**Entries shown**
This is an optimization exercise on Yosys and OpenROAD, whose aim is small area, a short achievable clock period and few clock cycles, not a production implementation. Function was checked by simulation only, so behaviour that the tests miss may differ from the original.

$ cat flow/config.mk
export PLATFORM = sky130hd
export DESIGN_NAME = cypress_core
export DESIGN_NICKNAME = cypress_core
export VERILOG_FILES = /design/flow/design.v
export SDC_FILE = /design/flow/constraint.sdc
export NUM_CORES = 4
export LEC_CHECK = 0
export CAP_MARGIN = 20
export CORE_MARGIN = 2
export CORE_UTILIZATION = 30
export SLEW_MARGIN = 20
$ cat flow/constraint.sdc
create_clock -name core_clock -period 20.0 [get_ports {clk}]
set_input_delay 4.0000 -clock core_clock [delete_from_list [all_inputs] [get_ports {clk}]]
set_output_delay 4.0000 -clock core_clock [all_outputs]
set_load 0.01 [all_outputs]
$ cat flow/design.v
module cypress_halfround (
    input  wire [127:0] s_in,    
    output wire [127:0] s_out
);
    wire [31:0] a0 = s_in[31:0];
    wire [31:0] b0 = s_in[63:32];
    wire [31:0] c0 = s_in[95:64];
    wire [31:0] d0 = s_in[127:96];
    wire [31:0] a1  = a0 + b0;
    wire [31:0] dx1 = d0 ^ a1;
    wire [31:0] d1  = {dx1[15:0], dx1[31:16]};    
    wire [31:0] c1  = c0 + d1;
    wire [31:0] bx1 = b0 ^ c1;
    wire [31:0] b1  = {bx1[19:0], bx1[31:20]};    
    wire [31:0] a2  = a1 + b1;
    wire [31:0] dx2 = d1 ^ a2;
    wire [31:0] d2  = {dx2[23:0], dx2[31:24]};    
    wire [31:0] c2  = c1 + d2;
    wire [31:0] bx2 = b1 ^ c2;
    wire [31:0] b2  = {bx2[24:0], bx2[31:25]};    
    assign s_out = {d2, c2, b2, a2};
endmodule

**What is required**
Could you print the lines above, exactly as written, from the line containing "create_clock -name core_clock" through the final one?

**Answer section**
create_clock -name core_clock -period 20.0 [get_ports {clk}]
set_input_delay 4.0000 -clock core_clock [delete_from_list [all_inputs] [get_ports {clk}]]
set_output_delay 4.0000 -clock core_clock [all_outputs]
set_load 0.01 [all_outputs]
$ cat flow/design.v
module cypress_halfround (
    input  wire [127:0] s_in,    
    output wire [127:0] s_out
);
    wire [31:0] a0 = s_in[31:0];
    wire [31:0] b0 = s_in[63:32];
    wire [31:0] c0 = s_in[95:64];
    wire [31:0] d0 = s_in[127:96];
    wire [31:0] a1  = a0 + b0;
    wire [31:0] dx1 = d0 ^ a1;
    wire [31:0] d1  = {dx1[15:0], dx1[31:16]};    
    wire [31:0] c1  = c0 + d1;
    wire [31:0] bx1 = b0 ^ c1;
    wire [31:0] b1  = {bx1[19:0], bx1[31:20]};    
    wire [31:0] a2  = a1 + b1;
    wire [31:0] dx2 = d1 ^ a2;
    wire [31:0] d2  = {dx2[23:0], dx2[31:24]};    
    wire [31:0] c2  = c1 + d2;
    wire [31:0] bx2 = b1 ^ c2;
    wire [31:0] b2  = {bx2[24:0], bx2[31:25]};    
    assign s_out = {d2, c2, b2, a2};
endmodule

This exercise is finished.